BECAUSE THIS SOFTWARE IS LICENSED FREE OF CHARGE, THERE IS NO WARRANTY FOR THE SOFTWARE, TO THE EXTENT PERMITTED BY APPLICABLE LAW. EXCEPT WHEN OTHERWISE STATED IN WRITING THE COPYRIGHT HOLDERS AND/OR OTHER PARTIES PROVIDE THE SOFTWARE "AS IS" WITHOUT WARRANTY OF ANY KIND, EITHER EXPRESSED OR IMPLIED, INCLUDING, BUT NOT LIMITED TO, THE IMPLIED WARRANTIES OF MERCHANTABILITY AND FITNESS FOR A PARTICULAR PURPOSE. THE ENTIRE RISK AS TO THE QUALITY AND PERFORMANCE OF THE SOFTWARE IS WITH YOU. SHOULD THE SOFTWARE PROVE DEFECTIVE, YOU ASSUME THE COST OF ALL NECESSARY SERVICING, REPAIR, OR CORRECTION.

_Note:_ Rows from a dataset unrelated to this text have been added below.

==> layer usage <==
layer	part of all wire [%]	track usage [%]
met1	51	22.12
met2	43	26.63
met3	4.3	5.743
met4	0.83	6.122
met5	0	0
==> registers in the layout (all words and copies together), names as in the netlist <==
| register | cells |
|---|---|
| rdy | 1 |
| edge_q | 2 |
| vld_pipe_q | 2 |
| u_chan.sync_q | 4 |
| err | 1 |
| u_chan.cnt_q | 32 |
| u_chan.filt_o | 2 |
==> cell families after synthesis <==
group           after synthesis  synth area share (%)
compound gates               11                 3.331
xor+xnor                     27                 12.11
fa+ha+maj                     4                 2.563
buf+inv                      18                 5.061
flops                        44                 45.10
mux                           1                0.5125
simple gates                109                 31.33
### src/rtl/mem_arbiter.sv
// Shares one single-port memory between fetch and data ports, one access in
// flight, round-robin on ties, and a per-access timeout that returns an error.
module mem_arbiter #(
    parameter int DATA_WIDTH = 32,
    parameter int TIMEOUT    = 15
) (
    input  logic                  clk,
    input  logic                  rst,
    input  logic                  if_req_i,
    input  logic [DATA_WIDTH-1:0] if_addr_i,
    output logic [DATA_WIDTH-1:0] if_rdata_o,
    output logic                  if_valid_o,
    output logic                  if_err_o,
    input  logic                  d_req_i,
    input  logic                  d_we_i,
    input  logic [DATA_WIDTH-1:0] d_addr_i,
    input  logic [DATA_WIDTH-1:0] d_wdata_i,
    input  logic [3:0]            d_be_i,
    output logic [DATA_WIDTH-1:0] d_rdata_o,
    output logic                  d_valid_o,
    output logic                  d_err_o,
    output logic                  mem_req_o,
    output logic                  mem_we_o,
    output logic [DATA_WIDTH-1:0] mem_addr_o,
    output logic [DATA_WIDTH-1:0] mem_wdata_o,
    output logic [3:0]            mem_be_o,
    input  logic                  mem_gnt_i,
    input  logic                  mem_rvalid_i,
    input  logic [DATA_WIDTH-1:0] mem_rdata_i
);

    typedef enum logic [1:0] {IDLE, REQ, RESP} state_e;

    localparam logic [7:0] CNT_LAST = 8'(TIMEOUT - 1);

    state_e                state_q, state_d;
    logic                  owner_q, owner_d;
    logic                  last_q, last_d;
    logic                  req_q, req_d;
    logic                  we_q, we_d;
    logic [3:0]            be_q, be_d;
    logic [DATA_WIDTH-1:0] addr_q, addr_d;
    logic [DATA_WIDTH-1:0] wdata_q, wdata_d;
    logic [7:0]            cnt_q, cnt_d;
    logic [DATA_WIDTH-1:0] if_rdata_q, if_rdata_d;
    logic [DATA_WIDTH-1:0] d_rdata_q, d_rdata_d;
    logic                  if_valid_q, if_valid_d;
    logic                  d_valid_q, d_valid_d;
    logic                  if_err_q, if_err_d;
    logic                  d_err_q, d_err_d;
    logic                  pick_d;
    logic                  fin;
    logic                  fin_err;

    always_comb begin
        state_d    = state_q;
        owner_d    = owner_q;
        last_d     = last_q;
        req_d      = req_q;
        we_d       = we_q;
        be_d       = be_q;
        addr_d     = addr_q;
        wdata_d    = wdata_q;
        cnt_d      = cnt_q;
        if_rdata_d = if_rdata_q;
        d_rdata_d  = d_rdata_q;
        if_valid_d = 1'b0;
        d_valid_d  = 1'b0;
        if_err_d   = 1'b0;
        d_err_d    = 1'b0;
        fin        = 1'b0;
        fin_err    = 1'b0;
        // owner/last encoding: 1 = data port, 0 = fetch port
        pick_d     = d_req_i && (!if_req_i || !last_q);

        unique case (state_q)
            IDLE: begin
                if (if_req_i || d_req_i) begin
                    state_d = REQ;
                    req_d   = 1'b1;
                    cnt_d   = '0;
                    owner_d = pick_d;
                    last_d  = pick_d;
                    if (pick_d) begin
                        addr_d  = d_addr_i;
                        wdata_d = d_wdata_i;
                        be_d    = d_be_i;
                        we_d    = d_we_i;
                    end else begin
                        addr_d  = if_addr_i;
                        wdata_d = '0;
                        be_d    = 4'hF;
                        we_d    = 1'b0;
                    end
                end
            end
            REQ: begin
                cnt_d = cnt_q + 8'd1;
                if (cnt_q == CNT_LAST) begin
                    fin     = 1'b1;
                    fin_err = 1'b1;
                end else if (mem_gnt_i) begin
                    state_d = RESP;
                    req_d   = 1'b0;
                end
            end
            RESP: begin
                cnt_d = cnt_q + 8'd1;
                if (mem_rvalid_i) begin
                    fin = 1'b1;
                end else if (cnt_q == CNT_LAST) begin
                    fin     = 1'b1;
                    fin_err = 1'b1;
                end
            end
            default: state_d = IDLE;
        endcase

        if (fin) begin
            state_d = IDLE;
            req_d   = 1'b0;
            cnt_d   = '0;
            if (owner_q) begin
                d_valid_d = 1'b1;
                d_err_d   = fin_err;
                if (fin_err) begin
                    d_rdata_d = '0;
                end else if (!we_q) begin
                    d_rdata_d = mem_rdata_i;
                end
            end else begin
                if_valid_d = 1'b1;
                if_err_d   = fin_err;
                if_rdata_d = fin_err ? '0 : mem_rdata_i;
            end
        end
    end

    always_ff @(posedge clk or negedge rst) begin
        if (!rst) begin
            state_q    <= IDLE;
            owner_q    <= 1'b0;
            last_q     <= 1'b0;
            req_q      <= 1'b0;
            we_q       <= 1'b0;
            be_q       <= '0;
            addr_q     <= '0;
            wdata_q    <= '0;
            cnt_q      <= '0;
            if_rdata_q <= '0;
            d_rdata_q  <= '0;
            if_valid_q <= 1'b0;
            d_valid_q  <= 1'b0;
            if_err_q   <= 1'b0;
            d_err_q    <= 1'b0;
        end else begin
            state_q    <= state_d;
            owner_q    <= owner_d;
            last_q     <= last_d;
            req_q      <= req_d;
            we_q       <= we_d;
            be_q       <= be_d;
            addr_q     <= addr_d;
            wdata_q    <= wdata_d;
            cnt_q      <= cnt_d;
            if_rdata_q <= if_rdata_d;
            d_rdata_q  <= d_rdata_d;
            if_valid_q <= if_valid_d;
            d_valid_q  <= d_valid_d;
            if_err_q   <= if_err_d;
            d_err_q    <= d_err_d;
        end
    end

    assign if_rdata_o  = if_rdata_q;
    assign if_valid_o  = if_valid_q;
    assign if_err_o    = if_err_q;
    assign d_rdata_o   = d_rdata_q;
    assign d_valid_o   = d_valid_q;
    assign d_err_o     = d_err_q;
    assign mem_req_o   = req_q;
    assign mem_we_o    = we_q;
    assign mem_be_o    = be_q;
    assign mem_addr_o  = addr_q;
    assign mem_wdata_o = wdata_q;

endmodule
<file path="src/rtl/instr_loader.sv">
// instr_loader: packs a byte stream big-endian into 32-bit words and writes them to the
// instruction RAM. Define INSTR_LOADER_CHECKSUM_EN to add an XOR trailer-byte check.
module instr_loader #(
   parameter int unsigned ADRS_W    = 7,
   parameter int unsigned MAX_WORDS = 32
) (
   input  logic              clk,
   input  logic              rst,
   input  logic              start,
   input  logic [5:0]        num_words,
   input  logic [7:0]        byte_in,
   input  logic              byte_valid,
   output logic              byte_ready,
   output logic              wr_en,
   output logic [ADRS_W-1:0] wr_adrs,
   output logic [31:0]       wr_data,
   output logic              busy,
   output logic              done,
   output logic              chk_err
);

   localparam int unsigned IdxW   = ADRS_W - 2;
   localparam logic [5:0]  MaxNum = 6'(MAX_WORDS);

   typedef enum logic [2:0] {StIdle, StLoad, StWrite, StCheck, StDone} state_e;

`ifdef INSTR_LOADER_CHECKSUM_EN
   localparam state_e AfterLast = StCheck;
`else
   localparam state_e AfterLast = StDone;
`endif

   state_e            state_q, state_d;
   logic [1:0]        byte_cnt_q, byte_cnt_d;
   logic [IdxW-1:0]   word_idx_q, word_idx_d;
   logic [5:0]        num_q, num_d;
   logic [23:0]       shift_q, shift_d;
   logic [31:0]       wr_data_q, wr_data_d;
   logic              xfer;
   logic              last_word;

   assign xfer      = byte_valid & byte_ready;
   assign last_word = (6'(word_idx_q) + 6'd1) == num_q;

   // State register
   always_ff @(posedge clk) begin
      if (rst) begin
         state_q <= StIdle;
      end else begin
         state_q <= state_d;
      end
   end

   // Next-state logic
   always_comb begin
      state_d = state_q;
      unique case (state_q)
         StIdle: begin
            if (start) begin
               state_d = (num_words == 6'd0) ? StDone : StLoad;
            end
         end
         StLoad: begin
            if (xfer && (byte_cnt_q == 2'd3)) begin
               state_d = StWrite;
            end
         end
         StWrite: state_d = last_word ? AfterLast : StLoad;
         StCheck: begin
            if (xfer) begin
               state_d = StDone;
            end
         end
         StDone:  state_d = StIdle;
         default: state_d = StIdle;
      endcase
   end

   // Output decode; all outputs depend on state only, so xfer has no combinational loop
   always_comb begin
      byte_ready = 1'b0;
      wr_en      = 1'b0;
      busy       = 1'b1;
      done       = 1'b0;
      unique case (state_q)
         StIdle:          busy       = 1'b0;
         StLoad, StCheck: byte_ready = 1'b1;
         StWrite:         wr_en      = 1'b1;
         StDone:          done       = 1'b1;
         default:         busy       = 1'b0;
      endcase
   end

   assign wr_adrs = {word_idx_q, 2'b00};
   assign wr_data = wr_data_q;

   // Datapath next-state
   always_comb begin
      byte_cnt_d = byte_cnt_q;
      word_idx_d = word_idx_q;
      num_d      = num_q;
      shift_d    = shift_q;
      wr_data_d  = wr_data_q;
      unique case (state_q)
         StIdle: begin
            if (start) begin
               num_d      = (num_words > MaxNum) ? MaxNum : num_words;
               byte_cnt_d = 2'd0;
               word_idx_d = '0;
               shift_d    = '0;
            end
         end
         StLoad: begin
            if (xfer) begin
               shift_d    = {shift_q[15:0], byte_in};
               byte_cnt_d = byte_cnt_q + 2'd1;
               // Capture the full word so wr_data holds it until the next write
               if (byte_cnt_q == 2'd3) begin
                  wr_data_d = {shift_q, byte_in};
               end
            end
         end
         StWrite: begin
            if (!last_word) begin
               word_idx_d = word_idx_q + 1'b1;
            end
         end
         default: ;
      endcase
   end

   always_ff @(posedge clk) begin
      if (rst) begin
         byte_cnt_q <= 2'd0;
         word_idx_q <= '0;
         num_q      <= 6'd0;
         shift_q    <= 24'd0;
         wr_data_q  <= 32'd0;
      end else begin
         byte_cnt_q <= byte_cnt_d;
         word_idx_q <= word_idx_d;
         num_q      <= num_d;
         shift_q    <= shift_d;
         wr_data_q  <= wr_data_d;
      end
   end

`ifdef INSTR_LOADER_CHECKSUM_EN
   logic [7:0] acc_q, acc_d;
   logic       chk_err_q, chk_err_d;

   always_comb begin
      acc_d     = acc_q;
      chk_err_d = chk_err_q;
      unique case (state_q)
         StIdle: begin
            if (start) begin
               acc_d     = 8'd0;
               chk_err_d = 1'b0;
            end
         end
         StLoad: begin
            if (xfer) begin
               acc_d = acc_q ^ byte_in;
            end
         end
         StCheck: begin
            if (xfer) begin
               chk_err_d = (byte_in != acc_q);
            end
         end
         default: ;
      endcase
   end

   always_ff @(posedge clk) begin
      if (rst) begin
         acc_q     <= 8'd0;
         chk_err_q <= 1'b0;
      end else begin
         acc_q     <= acc_d;
         chk_err_q <= chk_err_d;
      end
   end

   assign chk_err = chk_err_q;
`else
   assign chk_err = 1'b0;
`endif

endmodule

</file>
<file path="config.mk">
export PLATFORM = sky130hd
export DESIGN_NAME = instr_loader
export DESIGN_NICKNAME = d
export VERILOG_FILES = /design/src/rtl/instr_loader.sv
export SDC_FILE = /design/constraint.sdc
export NUM_CORES = 1
export LEC_CHECK = 0
export ABC_AREA = 0
export BUFFER_PORTS_ARGS = -buffer_cell sky130_fd_sc_hd__clkbuf_2
export CELL_PAD_IN_SITES_DETAIL_PLACEMENT = 0
export CELL_PAD_IN_SITES_GLOBAL_PLACEMENT = 1
export CORE_ASPECT_RATIO = 1.25
export CORE_MARGIN = 2
export CORE_UTILIZATION = 45
export CTS_BUF_LIST = sky130_fd_sc_hd__clkbuf_8
export CTS_CLUSTER_SIZE = 20
export DETAILED_ROUTE_END_ITERATION = 10
export GPL_TIMING_DRIVEN = 1
export PLACE_DENSITY_LB_ADDON = 0.1
export SKIP_CTS_REPAIR_TIMING = 1
export SYNTH_ARGS = -nofsm -noshare
export SYNTH_HDL_FRONTEND = slang
export SYNTH_SLANG_ARGS = --single-unit
</file>
<file path="constraint.sdc">
create_clock -name clk -period 4.2 [get_ports clk]
set_input_delay 0.63 -clock clk [delete_from_list [all_inputs] [get_ports clk]]
set_output_delay 0.63 -clock clk [all_outputs]
set_load 0.01 [all_outputs]
</file>
==> reports/results.txt <==
Congestion Overflow GR = 0
RSZ-0062 raised after global routing = no
Clock Root Buffer = clkbuf_8
CP startpoint kind = register
CP max FO = 32
Met2 Track Usage GR = 0.331
Hold_sp = shift_q[16]
Status = finished clean
I/O pin total = 62
Wirelength per Cell = 14.1 microns
Vias post-DR = 2560
Post-DP Area = 0.00321 sq mm
Setup TNS = 0 ns
Ant. Diodes = 0
Gr usage total = 0.196
Top cell type's share of synthesized area = 0.490
Number of global-route vias before repair = 2333
Cells after synthesis = 352
R2r worst-path depth = 6
Hold WC Path Type = reg2reg
Post-synthesis cell type count = 42
Initial Util = 0.471
RR Startpoint = state_q[0]
First-pass DRT Iterations = 4
Slew HR = 0.299
Yosys reg bits = 72
Area Overhead vs Synth = 17.7%
Nets = 418
IO buf count = 58
LEAKAGE = 0.00134 uW
Critical path type = reg2reg
PwrDens = 422 mW/mm^2
Global routing's busiest layer = met2
Clock Path Buffers = 2
R2R Setup Slk = 1.70 ns
Final hold vios = 0
Met1 Usage GRT = 0.249
Die extent in x = 76.3 microns
Skew final = 0.0150 ns
Yosys Warn Count = 0
Area contributors post-synth = dfxtp_1 49%, nand2_1 9.8%, a21oi_1 6.8%, a22oi_1 6.4%, nor2_1 4.3%
Layout cells sized above 1 = 0.203
Fmax = 400 MHz
Cell Rows = 32
Most frequent cells in the layout = 77 x nand2_1, 72 x dfxtp_1, 58 x clkbuf_2
DRC = 0
Crit path required time = 4.47 ns
Die area = 0.00720 sq mm
First-pass GRT wire length = 11300 microns
Reg-to-Reg End = wr_data[28]
Worst hold stages = 2
Post-synth top area cell = dfxtp_1
Setup Viol. Count Final = 0
Crit path DAT = 2.77 ns
CORE AREA = 0.00625 sq mm
Mapped Area = 0.00294 sq mm
Initial antenna violation count = 0
Dominant synthesized flop cell = dfxtp_1
Routability cong. = 0.860
1st-iter DRT viols = 93
GR Layer Usage met3 = 0.0277
CTS tree = yes
Crit end category = register
Largest net degree at the start of global routing = 41
Fin area = 0.00346 sq mm
Register area share after synthesis = 0.490
Post-synth EDFFs = 0
Syn Area/Cell = 8.35 sq um
Max-Cap Viols = 0
Clk sinks = 72
H-tree levels = 3
Min Clock Period, post-route = 2.50 ns
Slew Limit Fails = 0
Least-Margin Pin Slew = 1.05 ns
Hold Path End = wr_data[24]
Die Ht = 94.4 microns
Num CTS Buffers = 9
DPL Wire Length = 4720 microns
Worst-path clk slew = 0.09 ns
Crit share post-route = 0.595
Commonest non-fill, non-tap cell in the layout = nand2_1
Asr flop ratio synth = 0
Drt total wl = 6860 microns
Via density = 5.25
Worst-Skew Late Latency = 0.35 ns
Final ANT Viol Nets = 0
Worst vdd ir = 273 uV
[worst max path at each step]
stage             startpoint             to  cells past startpoint
6_report          state_q[0]    wr_data[28]                      6
5_1_grt           state_q[0]    wr_data[12]                      6
4_1_cts           state_q[0]    wr_data[28]                      6
3_5_place_dp      byte_valid    wr_data[28]                      6
3_3_place_gp      byte_valid    wr_data[28]                      6
2_1_floorplan  word_idx_q[0]  word_idx_q[1]                      6
[stage by stage]
stage	setup slack [ns]	hold WS, ns	util	power [uW]	std cells
finish	1.70	0.458	0.554	1460	488
global route	1.45	0.477	0.554	1510	488
CTS	1.68	0.461	0.554	1470	488
floorplan	2.37	0.432	-	774	354
detailed placement	1.63	0.447	0.514	797	472
global placement	1.68	0.442	0.514	796	472
[sequential cells by signal, summed over array words and instances (netlist names)]
signal      count
byte_cnt_q      2
num_q           6
shift_q        24
state_q         3
word_idx_q      5
wr_data        32
[worst max-delay path, cell delays in order, from the launching register on]
cell     delay [ns]
dfxtp_1        0.47
nor2b_1        0.24
and3_1         0.18
buf_4          0.31
and2_1         0.88
nand2_1        0.17
a21oi_1        0.16
[cells by family after synthesis]
kind of cell	after synthesis	share of synthesized area
xor+xnor	6	0.0179
fa+ha+maj	2	0.00851
compound gates	90	0.193
buf+inv	31	0.0553
other cells	1	0.00128
flops	72	0.490
simple gates	149	0.230
mux	1	0.00341
[power by group]
part / switching, uW / total (uW) / leakage, uW / internal (uW)
registers: 8.49 / 698 / 0.000581 / 690
clock network: 276 / 678 / 0.000125 / 402
logic: 55.2 / 82.2 / 0.000635 / 26.9
total: 340 / 1460 / 0.00134 / 1120
[cell type report]
class                           count  area (sq um)
Tap cell                           85           106
Inverter                            4          15.0
Timing Repair Buffer               60           305
Clock buffer                        9           124
Fill cell                         598          2790
Sequential cell                    72          1440
Multi-Input combinational cell    251          1340
Clock inverter                      7           125
[metal layers]
layer / vias to the layer above / routed length [microns]
met5: - / 0
met2: 66 / 3390
met3: 8 / 213
met1: 1188 / 3180
met4: 0 / 83
li1: 1298 / -
[synthesized netlist by cell type, types with 3 or more instances]
cell type / instances
a21oi_1: 40
a22oi_1: 25
and3_1: 6
buf_2: 10
buf_4: 9
clkbuf_1: 8
dfxtp_1: 72
inv_1: 4
nand2_1: 77
nand2b_1: 3
nand3_1: 5
nand3b_1: 5
nor2_1: 34
nor2b_1: 4
o21ai_0: 11
xnor2_1: 4
Power figures use the tool's default switching activity.
File: src/flat_wrapper.sv
// flat-port wrapper written by rule: the top's interface ports become plain ports
module trap_ctrl_flat 
  (clk_i, rst_ni, bus_valid_i, bus_pc_i, bus_instr_i, bus_addr_i, bus_exc_fetch_mis_i, bus_exc_illegal_i, bus_exc_ebreak_i, bus_exc_ecall_i, bus_exc_load_mis_i, bus_exc_store_mis_i, bus_mret_i, bus_irq_ext_i, bus_irq_timer_i, bus_mstatus_i, bus_mtvec_i, bus_mepc_i, bus_we_exc_o, bus_mcause_d_o, bus_mepc_d_o, bus_mtval_d_o, bus_mstatus_d_o, bus_redirect_o, bus_redirect_pc_o, bus_busy_o);
  trap_ctrl_if bus_i ();
  input  logic clk_i;
  input  logic rst_ni;
  input wire logic [$bits(bus_i.valid_i)-1:0] bus_valid_i;
  input wire logic [$bits(bus_i.pc_i)-1:0] bus_pc_i;
  input wire logic [$bits(bus_i.instr_i)-1:0] bus_instr_i;
  input wire logic [$bits(bus_i.addr_i)-1:0] bus_addr_i;
  input wire logic [$bits(bus_i.exc_fetch_mis_i)-1:0] bus_exc_fetch_mis_i;
  input wire logic [$bits(bus_i.exc_illegal_i)-1:0] bus_exc_illegal_i;
  input wire logic [$bits(bus_i.exc_ebreak_i)-1:0] bus_exc_ebreak_i;
  input wire logic [$bits(bus_i.exc_ecall_i)-1:0] bus_exc_ecall_i;
  input wire logic [$bits(bus_i.exc_load_mis_i)-1:0] bus_exc_load_mis_i;
  input wire logic [$bits(bus_i.exc_store_mis_i)-1:0] bus_exc_store_mis_i;
  input wire logic [$bits(bus_i.mret_i)-1:0] bus_mret_i;
  input wire logic [$bits(bus_i.irq_ext_i)-1:0] bus_irq_ext_i;
  input wire logic [$bits(bus_i.irq_timer_i)-1:0] bus_irq_timer_i;
  input wire logic [$bits(bus_i.mstatus_i)-1:0] bus_mstatus_i;
  input wire logic [$bits(bus_i.mtvec_i)-1:0] bus_mtvec_i;
  input wire logic [$bits(bus_i.mepc_i)-1:0] bus_mepc_i;
  output wire logic [$bits(bus_i.we_exc_o)-1:0] bus_we_exc_o;
  output wire logic [$bits(bus_i.mcause_d_o)-1:0] bus_mcause_d_o;
  output wire logic [$bits(bus_i.mepc_d_o)-1:0] bus_mepc_d_o;
  output wire logic [$bits(bus_i.mtval_d_o)-1:0] bus_mtval_d_o;
  output wire logic [$bits(bus_i.mstatus_d_o)-1:0] bus_mstatus_d_o;
  output wire logic [$bits(bus_i.redirect_o)-1:0] bus_redirect_o;
  output wire logic [$bits(bus_i.redirect_pc_o)-1:0] bus_redirect_pc_o;
  output wire logic [$bits(bus_i.busy_o)-1:0] bus_busy_o;
  assign bus_i.valid_i = bus_valid_i;
  assign bus_i.pc_i = bus_pc_i;
  assign bus_i.instr_i = bus_instr_i;
  assign bus_i.addr_i = bus_addr_i;
  assign bus_i.exc_fetch_mis_i = bus_exc_fetch_mis_i;
  assign bus_i.exc_illegal_i = bus_exc_illegal_i;
  assign bus_i.exc_ebreak_i = bus_exc_ebreak_i;
  assign bus_i.exc_ecall_i = bus_exc_ecall_i;
  assign bus_i.exc_load_mis_i = bus_exc_load_mis_i;
  assign bus_i.exc_store_mis_i = bus_exc_store_mis_i;
  assign bus_i.mret_i = bus_mret_i;
  assign bus_i.irq_ext_i = bus_irq_ext_i;
  assign bus_i.irq_timer_i = bus_irq_timer_i;
  assign bus_i.mstatus_i = bus_mstatus_i;
  assign bus_i.mtvec_i = bus_mtvec_i;
  assign bus_i.mepc_i = bus_mepc_i;
  assign bus_we_exc_o = bus_i.we_exc_o;
  assign bus_mcause_d_o = bus_i.mcause_d_o;
  assign bus_mepc_d_o = bus_i.mepc_d_o;
  assign bus_mtval_d_o = bus_i.mtval_d_o;
  assign bus_mstatus_d_o = bus_i.mstatus_d_o;
  assign bus_redirect_o = bus_i.redirect_o;
  assign bus_redirect_pc_o = bus_i.redirect_pc_o;
  assign bus_busy_o = bus_i.busy_o;
  trap_ctrl u_core (.clk_i(clk_i), .rst_ni(rst_ni), .bus(bus_i));
endmodule
File: config.mk
export PLATFORM = sky130hd
export DESIGN_NAME = trap_ctrl_flat
export DESIGN_NICKNAME = d
export VERILOG_FILES = /design/src/rtl/trap_ctrl_if.sv /design/src/rtl/trap_ctrl.sv /design/src/flat_wrapper.sv
export SDC_FILE = /design/constraint.sdc
export NUM_CORES = 1
export LEC_CHECK = 0
export CELL_PAD_IN_SITES_DETAIL_PLACEMENT = 0
export CELL_PAD_IN_SITES_GLOBAL_PLACEMENT = 1
export CORE_ASPECT_RATIO = 0.8
export CORE_UTILIZATION = 28
export DETAILED_ROUTE_END_ITERATION = 8
export PLACE_DENSITY = 0.9
export SLEW_MARGIN = 20
export SYNTH_ARGS = -nofsm -noshare
export SYNTH_HDL_FRONTEND = slang
export SYNTH_SLANG_ARGS = --single-unit
File: constraint.sdc
create_clock -name clk_i -period 2 [get_ports clk_i]
set_input_delay 0.3 -clock clk_i [delete_from_list [all_inputs] [get_ports clk_i]]
set_output_delay 0.3 -clock clk_i [all_outputs]
set_load 0.02 [all_outputs]
$ cat config.mk
export PLATFORM = sky130hd
export DESIGN_NAME = rcv_phy_deframer
export DESIGN_NICKNAME = d
export VERILOG_FILES = /design/src/rtl/rcv_phy_deframer.sv
export SDC_FILE = /design/constraint.sdc
export NUM_CORES = 1
export LEC_CHECK = 0
export BUFFER_PORTS_ARGS = -buffer_cell sky130_fd_sc_hd__buf_4
export CORE_MARGIN = 5
export CORE_UTILIZATION = 55
export DETAILED_ROUTE_END_ITERATION = 8
export HOLD_SLACK_MARGIN = 0.02
export PLACE_DENSITY = 0.83
export SLEW_MARGIN = 40
export SYNTH_ARGS = -nofsm -noshare
export SYNTH_HDL_FRONTEND = slang
export SYNTH_SLANG_ARGS = --single-unit
$ cat constraint.sdc
create_clock -name clk_phy -period 2.7 [get_ports clk_phy]
set_input_delay 0.405 -clock clk_phy [delete_from_list [all_inputs] [get_ports clk_phy]]
set_output_delay 0.405 -clock clk_phy [all_outputs]
set_load 0.005 [all_outputs]
File: config.mk
export PLATFORM = sky130hd
export DESIGN_NAME = sequence_generator
export DESIGN_NICKNAME = d
export VERILOG_FILES = /design/src/rtl/sequence_generator.sv
export SDC_FILE = /design/constraint.sdc
export NUM_CORES = 1
export LEC_CHECK = 0
export ABC_AREA = 1
export BUFFER_PORTS_ARGS = -buffer_cell sky130_fd_sc_hd__buf_2
export CORE_MARGIN = 8
export CORE_UTILIZATION = 58
export DETAILED_ROUTE_END_ITERATION = 7
export GPL_TIMING_DRIVEN = 1
export PLACE_DENSITY = 0.8
export SYNTH_ARGS = -nofsm -noshare
export SYNTH_HDL_FRONTEND = slang
export SYNTH_SLANG_ARGS = --single-unit
File: constraint.sdc
create_clock -name clk -period 1.65 [get_ports clk]
set_input_delay 0.33 -clock clk [delete_from_list [all_inputs] [get_ports clk]]
set_output_delay 0.33 -clock clk [all_outputs]
set_load 0.005 [all_outputs]
--- src/rtl/i2c_pkg.sv ---
// Shared types and constants for the two-requester I2C master arbiter.
package i2c_pkg;

  localparam int NREQ      = 2;
  localparam int LEN_W_DEF = 4;

  typedef logic [$clog2(NREQ)-1:0] req_idx_t;

  typedef enum logic [2:0] {
    S_IDLE,
    S_LOAD,
    S_START,
    S_XFER,
    S_STOP,
    S_DONE
  } state_t;

endpackage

IN NO EVENT UNLESS REQUIRED BY APPLICABLE LAW OR AGREED TO IN WRITING WILL ANY COPYRIGHT HOLDER, OR ANY OTHER PARTY WHO MAY MODIFY AND/OR REDISTRIBUTE THE SOFTWARE AS PERMITTED BY THE ABOVE LICENCE, BE LIABLE TO YOU FOR DAMAGES, INCLUDING ANY GENERAL, SPECIAL, INCIDENTAL, OR CONSEQUENTIAL DAMAGES ARISING OUT OF THE USE OR INABILITY TO USE THE SOFTWARE (INCLUDING BUT NOT LIMITED TO LOSS OF DATA OR DATA BEING RENDERED INACCURATE OR LOSSES SUSTAINED BY YOU OR THIRD PARTIES OR A FAILURE OF THE SOFTWARE TO OPERATE WITH ANY OTHER SOFTWARE), EVEN IF SUCH HOLDER OR OTHER PARTY HAS BEEN ADVISED OF THE POSSIBILITY OF SUCH DAMAGES.